Door |Gepubliceerd op: 27/11/2019|3.3 min leestijd|

De Spaanse kustlijn is de gedroomde vakantiebestemming voor menig zonneklopper. De Spaanse Costa’s die zich uitstrekken van noord tot zuid zijn heel verschillend, maar met elk hun eigen charme. Aan sommige costa’s kan je hiken op de steile kliffen, aan andere kan je naar hartenlust appelsienen plukken – alleszins, prachtige stranden vind je overal. Natuurlijk kies je best ééntje die helemaal bij je past. Om het je wat makkelijker te maken, stellen wij alvast de vier populairste costa’s aan je voor.

Costa Brava, de woeste kust

Deze 200 kilometer lange kuststrook loopt vanaf de Franse grens tot aan het charmante badplaatsje Blanes. Bij de Costa Brava denk je vooral aan zon, zee, strand en uitgaan. En dat is zonde, want er is zoveel meer te beleven aan deze “woeste kust”. Ruige rostpartijen, verborgen baaitjes en haast maagdelijke stranden… of je nu gaat voor wat extra ‘vitamin sea’, een hike langs de kliffen of een watersportavontuur, alles kan. In de authentieke dorpjes geniet je van een schilderachtige en ‘old school’ sfeer. Deze costa was immers ooit de thuishaven van Salvador Dali en Pablo Picasso, een traditie die er vandaag nog steeds verderleeft. Populaire badplaatsen zoals Lloret de Mar hebben dan weer een bruisend nachtleven, heerlijk eten en een heleboel kunst en cultuur te bieden.

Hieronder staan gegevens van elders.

[config.mk]
export PLATFORM = sky130hd
export DESIGN_NAME = gate_controller_fsm
export DESIGN_NICKNAME = d
export VERILOG_FILES = /design/src/hdl/gcf_pkg.sv /design/src/hdl/gate_controller_fsm.sv
export SDC_FILE = /design/constraint.sdc
export NUM_CORES = 1
export LEC_CHECK = 0
export ABC_AREA = 1
export BUFFER_PORTS_ARGS = -buffer_cell sky130_fd_sc_hd__buf_2
export CORE_ASPECT_RATIO = 0.75
export CORE_MARGIN = 1
export CORE_UTILIZATION = 40
export DETAILED_ROUTE_END_ITERATION = 16
export PLACE_DENSITY = 0.58
export SLEW_MARGIN = 20
export SYNTH_ARGS = -nofsm -noshare
export SYNTH_HDL_FRONTEND = slang
export SYNTH_SLANG_ARGS = --single-unit
[constraint.sdc]
create_clock -name i_clk -period 3.5 [get_ports i_clk]
set_clock_uncertainty 0.1 [all_clocks]
set_input_delay 0.7 -clock i_clk [delete_from_list [all_inputs] [get_ports i_clk]]
set_output_delay 0.7 -clock i_clk [all_outputs]
set_load 0.01 [all_outputs]
**src/rtl/u8enc_pkg.sv**
```systemverilog
`timescale 1ns / 1ps
// ----------------------------------------------------------------------------
// u8enc_pkg
// Shared types and constants for the UTF-8 encoder with per-string byte limit.
// ----------------------------------------------------------------------------
package u8enc_pkg;

    localparam int unsigned CP_W    = 32;
    localparam int unsigned CNT_W   = 32;
    localparam int unsigned LIMIT_W = 31;
    localparam int unsigned BYTE_W  = 8;
    localparam int unsigned MAX_B   = 4;

    // Upper bounds of the 1..4 byte ranges
    localparam logic [CP_W-1:0] MAX_1B = 32'h0000_007F;
    localparam logic [CP_W-1:0] MAX_2B = 32'h0000_07FF;
    localparam logic [CP_W-1:0] MAX_3B = 32'h0000_FFFF;
    localparam logic [CP_W-1:0] MAX_4B = 32'h0010_FFFF;

    // Lead and continuation markers
    localparam logic [BYTE_W-1:0] LEAD_2B = 8'hC0;
    localparam logic [BYTE_W-1:0] LEAD_3B = 8'hE0;
    localparam logic [BYTE_W-1:0] LEAD_4B = 8'hF0;
    localparam logic [BYTE_W-1:0] CONT_B  = 8'h80;
    localparam logic [5:0]        CONT_MASK = 6'h3F;

    localparam logic [CNT_W-1:0] COUNT_MAX = 32'hFFFF_FFFF;

    // Configuration register indexes
    localparam logic CFG_LIMIT_ENABLE = 1'b0;
    localparam logic CFG_BYTE_LIMIT   = 1'b1;

    typedef logic [MAX_B-1:0][BYTE_W-1:0] t_bytes;

    // Encode stage result: bytes to send plus next string state
    typedef struct packed {
        logic              emit;      // one or more bytes to send
        logic [1:0]        last_idx;  // index of final byte
        t_bytes            bytes;     // lead byte at index 0
        logic [CNT_W-1:0]  next_count;
        logic              next_trunc;
    } t_enc_result;

endpackage

```
**src/rtl/u8enc_encode.sv**
```systemverilog
`timescale 1ns / 1ps
// ----------------------------------------------------------------------------
// u8enc_encode
// Length classification, byte formation and byte-limit check for one request.
// ----------------------------------------------------------------------------
module u8enc_encode (
    input  logic [u8enc_pkg::CP_W-1:0]    i_code_point,
    input  logic                          i_string_start,
    input  logic                          i_limit_enable,
    input  logic [u8enc_pkg::LIMIT_W-1:0] i_byte_limit,
    input  logic [u8enc_pkg::CNT_W-1:0]   i_count,
    input  logic                          i_trunc,
    output u8enc_pkg::t_enc_result        o_res
);

    logic [2:0]                        len;
    logic [u8enc_pkg::CNT_W-1:0]       eff_count;
    logic                              eff_trunc;
    logic [u8enc_pkg::CNT_W:0]         sum;
    logic                              over;
    logic [5:0]                        c0;
    logic [5:0]                        c1;
    logic [5:0]                        c2;

    assign c0 = i_code_point[5:0]   & u8enc_pkg::CONT_MASK;
    assign c1 = i_code_point[11:6]  & u8enc_pkg::CONT_MASK;
    assign c2 = i_code_point[17:12] & u8enc_pkg::CONT_MASK;

    always_comb begin
        if (i_code_point <= u8enc_pkg::MAX_1B) begin
            len = 3'd1;
        end else if (i_code_point <= u8enc_pkg::MAX_2B) begin
            len = 3'd2;
        end else if (i_code_point <= u8enc_pkg::MAX_3B) begin
            len = 3'd3;
        end else if (i_code_point <= u8enc_pkg::MAX_4B) begin
            len = 3'd4;
        end else begin
            len = 3'd0;
        end
    end

    // A string start clears count and stop mark before this character
    assign eff_count = i_string_start ? '0 : i_count;
    assign eff_trunc = i_string_start ? 1'b0 : i_trunc;
    assign sum  = {1'b0, eff_count} + {{(u8enc_pkg::CNT_W-2){1'b0}}, len};
    assign over = i_limit_enable &&
                  (sum > {{(u8enc_pkg::CNT_W+1-u8enc_pkg::LIMIT_W){1'b0}}, i_byte_limit});

    always_comb begin
        o_res            = '0;
        o_res.next_count = eff_count;
        o_res.next_trunc = eff_trunc;
        if (eff_trunc) begin
            o_res.next_trunc = 1'b1;
        end else if (over) begin
            o_res.next_trunc = 1'b1;
        end else if (len != 3'd0) begin
            o_res.emit       = 1'b1;
            o_res.last_idx   = 2'(len - 3'd1);
            o_res.next_count = sum[u8enc_pkg::CNT_W] ? u8enc_pkg::COUNT_MAX
                                                     : sum[u8enc_pkg::CNT_W-1:0];
            case (len)
                3'd1: begin
                    o_res.bytes[0] = i_code_point[7:0];
                end
                3'd2: begin
                    o_res.bytes[0] = u8enc_pkg::LEAD_2B | {3'b000, i_code_point[10:6]};
                    o_res.bytes[1] = u8enc_pkg::CONT_B | {2'b00, c0};
                end
                3'd3: begin
                    o_res.bytes[0] = u8enc_pkg::LEAD_3B | {4'h0, i_code_point[15:12]};
                    o_res.bytes[1] = u8enc_pkg::CONT_B | {2'b00, c1};
                    o_res.bytes[2] = u8enc_pkg::CONT_B | {2'b00, c0};
                end
                default: begin
                    o_res.bytes[0] = u8enc_pkg::LEAD_4B | {5'h00, i_code_point[20:18]};
                    o_res.bytes[1] = u8enc_pkg::CONT_B | {2'b00, c2};
                    o_res.bytes[2] = u8enc_pkg::CONT_B | {2'b00, c1};
                    o_res.bytes[3] = u8enc_pkg::CONT_B | {2'b00, c0};
                end
            endcase
        end
    end

endmodule

```
**src/rtl/u8enc_serializer.sv**
```systemverilog
`timescale 1ns / 1ps
// ----------------------------------------------------------------------------
// u8enc_serializer
// Result register holding one character's bytes, sent one byte at a time.
// ----------------------------------------------------------------------------
module u8enc_serializer (
    input  logic                          i_clk,
    input  logic                          i_rst_n,
    input  logic                          i_load,
    input  logic [1:0]                    i_last_idx,
    input  u8enc_pkg::t_bytes             i_bytes,
    output logic                          o_free,
    output logic                          o_valid,
    input  logic                          i_stall,
    output logic [u8enc_pkg::BYTE_W-1:0]  o_out_byte,
    output logic                          o_char_last
);

    logic              r_valid;
    logic [1:0]        r_idx;
    logic [1:0]        r_last;
    u8enc_pkg::t_bytes r_bytes;
    logic              take;
    logic              at_last;

    assign at_last     = (r_idx == r_last);
    assign take        = r_valid && !i_stall;
    assign o_free      = !r_valid || (take && at_last);
    assign o_valid     = r_valid;
    assign o_out_byte  = r_bytes[r_idx];
    assign o_char_last = at_last;

    always_ff @(posedge i_clk) begin
        if (!i_rst_n) begin
            r_valid <= 1'b0;
            r_idx   <= '0;
        end else if (i_load) begin
            r_valid <= 1'b1;
            r_idx   <= '0;
        end else if (take) begin
            if (at_last) begin
                r_valid <= 1'b0;
            end
            r_idx <= r_idx + 2'd1;
        end
    end

    always_ff @(posedge i_clk) begin
        if (i_load) begin
            r_bytes <= i_bytes;
            r_last  <= i_last_idx;
        end
    end

`ifndef ASSERT_OFF
    a_load_when_free: assert property (@(posedge i_clk) disable iff (!i_rst_n)
        i_load |-> o_free)
        else $error("load into busy result register");
    a_idx_in_range: assert property (@(posedge i_clk) disable iff (!i_rst_n)
        r_valid |-> (r_idx <= r_last))
        else $error("byte index past final byte");
    a_new_char_at_lead: assert property (@(posedge i_clk) disable iff (!i_rst_n)
        i_load |=> (r_valid && r_idx == 2'd0))
        else $error("new character not starting at lead byte");
`endif

endmodule

```
**src/rtl/utf8_encoder_with_byte_limit.sv**
```systemverilog
`timescale 1ns / 1ps
// ----------------------------------------------------------------------------
// utf8_encoder_with_byte_limit
// UTF-8 encoder with a running per-string byte count and optional byte limit.
// ----------------------------------------------------------------------------
// Each accepted request carries one code point and a string-start flag. The
// code point is encoded to 1..4 UTF-8 bytes (lead byte first), which leave one
// byte per cycle on the output channel while i_stall is low, with o_char_last
// on the final byte. Values above 0x10FFFF produce no bytes. With limit_enable
// set, a character that would push the string's byte count past byte_limit is
// dropped, and so is every later character until the next string start. A
// request is registered in the input register on accept, encoded and checked
// against the limit there, and its bytes are loaded into the result register
// once that is free. An item that yields bytes holds the result register until
// its final byte is taken; items that yield no bytes pass at one per cycle while
// the result register is free. Configuration writes take effect for the next
// request and must be made while the block is idle.
// ----------------------------------------------------------------------------
module utf8_encoder_with_byte_limit (
    input  logic                          i_clk,
    input  logic                          i_rst_n,
    // configuration write port
    input  logic                          i_cfg_we,
    input  logic                          i_cfg_index,
    input  logic [u8enc_pkg::LIMIT_W-1:0] i_cfg_data,
    // input channel
    input  logic                          i_valid,
    output logic                          o_stall,
    input  logic [u8enc_pkg::CP_W-1:0]    i_code_point,
    input  logic                          i_string_start,
    // output channel
    output logic                          o_valid,
    input  logic                          i_stall,
    output logic [u8enc_pkg::BYTE_W-1:0]  o_out_byte,
    output logic                          o_char_last
);

    // Configuration registers
    logic                          r_limit_enable;
    logic [u8enc_pkg::LIMIT_W-1:0] r_byte_limit;

    // Input register
    logic                          r_in_valid;
    logic [u8enc_pkg::CP_W-1:0]    r_code_point;
    logic                          r_string_start;

    // String state
    logic [u8enc_pkg::CNT_W-1:0]   r_count;
    logic                          r_trunc;

    u8enc_pkg::t_enc_result        enc;
    logic                          res_free;
    logic                          adv;
    logic                          in_take;

    // Input stage moves on once the result register can take its bytes;
    // a request without bytes also waits, keeping requests in order.
    assign adv     = r_in_valid && res_free;
    assign o_stall = r_in_valid && !res_free;
    assign in_take = i_valid && !o_stall;

    always_ff @(posedge i_clk) begin
        if (!i_rst_n) begin
            r_limit_enable <= 1'b0;
            r_byte_limit   <= '0;
        end else if (i_cfg_we) begin
            unique case (i_cfg_index)
                u8enc_pkg::CFG_LIMIT_ENABLE: r_limit_enable <= i_cfg_data[0];
                u8enc_pkg::CFG_BYTE_LIMIT:   r_byte_limit   <= i_cfg_data;
                default: ;
            endcase
        end
    end

    always_ff @(posedge i_clk) begin
        if (!i_rst_n) begin
            r_in_valid <= 1'b0;
        end else if (in_take) begin
            r_in_valid <= 1'b1;
        end else if (adv) begin
            r_in_valid <= 1'b0;
        end
    end

    always_ff @(posedge i_clk) begin
        if (in_take) begin
            r_code_point   <= i_code_point;
            r_string_start <= i_string_start;
        end
    end

    // Count and stop mark update as each request leaves the input stage
    always_ff @(posedge i_clk) begin
        if (!i_rst_n) begin
            r_count <= '0;
            r_trunc <= 1'b0;
        end else if (adv) begin
            r_count <= enc.next_count;
            r_trunc <= enc.next_trunc;
        end
    end

    u8enc_encode u_encode (
        .i_code_point   (r_code_point),
        .i_string_start (r_string_start),
        .i_limit_enable (r_limit_enable),
        .i_byte_limit   (r_byte_limit),
        .i_count        (r_count),
        .i_trunc        (r_trunc),
        .o_res          (enc)
    );

    u8enc_serializer u_serializer (
        .i_clk       (i_clk),
        .i_rst_n     (i_rst_n),
        .i_load      (adv && enc.emit),
        .i_last_idx  (enc.last_idx),
        .i_bytes     (enc.bytes),
        .o_free      (res_free),
        .o_valid     (o_valid),
        .i_stall     (i_stall),
        .o_out_byte  (o_out_byte),
        .o_char_last (o_char_last)
    );

`ifndef ASSERT_OFF
    a_stall_needs_item: assert property (@(posedge i_clk) disable iff (!i_rst_n)
        o_stall |-> r_in_valid)
        else $error("input stalled with empty input register");
    a_start_count_small: assert property (@(posedge i_clk) disable iff (!i_rst_n)
        (adv && r_string_start) |=> (r_count <= 32'd4))
        else $error("count not restarted on string start");
    a_trunc_via_adv: assert property (@(posedge i_clk) disable iff (!i_rst_n)
        $rose(r_trunc) |-> $past(adv))
        else $error("stop mark set without a request");
    a_trunc_no_emit: assert property (@(posedge i_clk) disable iff (!i_rst_n)
        (r_in_valid && r_trunc && !r_string_start) |-> !enc.emit)
        else $error("bytes emitted after stop mark");
`endif

endmodule
```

Costa Dorada, de gouden kust

De Costa Dorada, ook wel de Spaanse goudkust genoemd, ligt ten zuiden van Barcelona. Je vindt er de langste en meest veilige stranden van de Spaanse kustlijn, wat het meteen een ideale costa maakt voor gezinnen. Een dagje gieren en brullen kan in PortAventura World, één van de mooiste pretparkresorts van Europa. Maar ook jongeren beleven hier de tijd van hun leven: de badplaatsen Cambrils en Salou staan bekend om hun levendig nachtleven en goudgele stranden waar je overdag kan chillen en aan je kleurtje werken. Reis je het binnenland in, dan word je al snel verwelkomd door prachtige witte dorpen omgeven door wijn- en olijfgaarden. Deze oude dorpjes worden niet overspoeld door toeristen, dus je kan er genieten van de rust zoals een echte Spanjaard.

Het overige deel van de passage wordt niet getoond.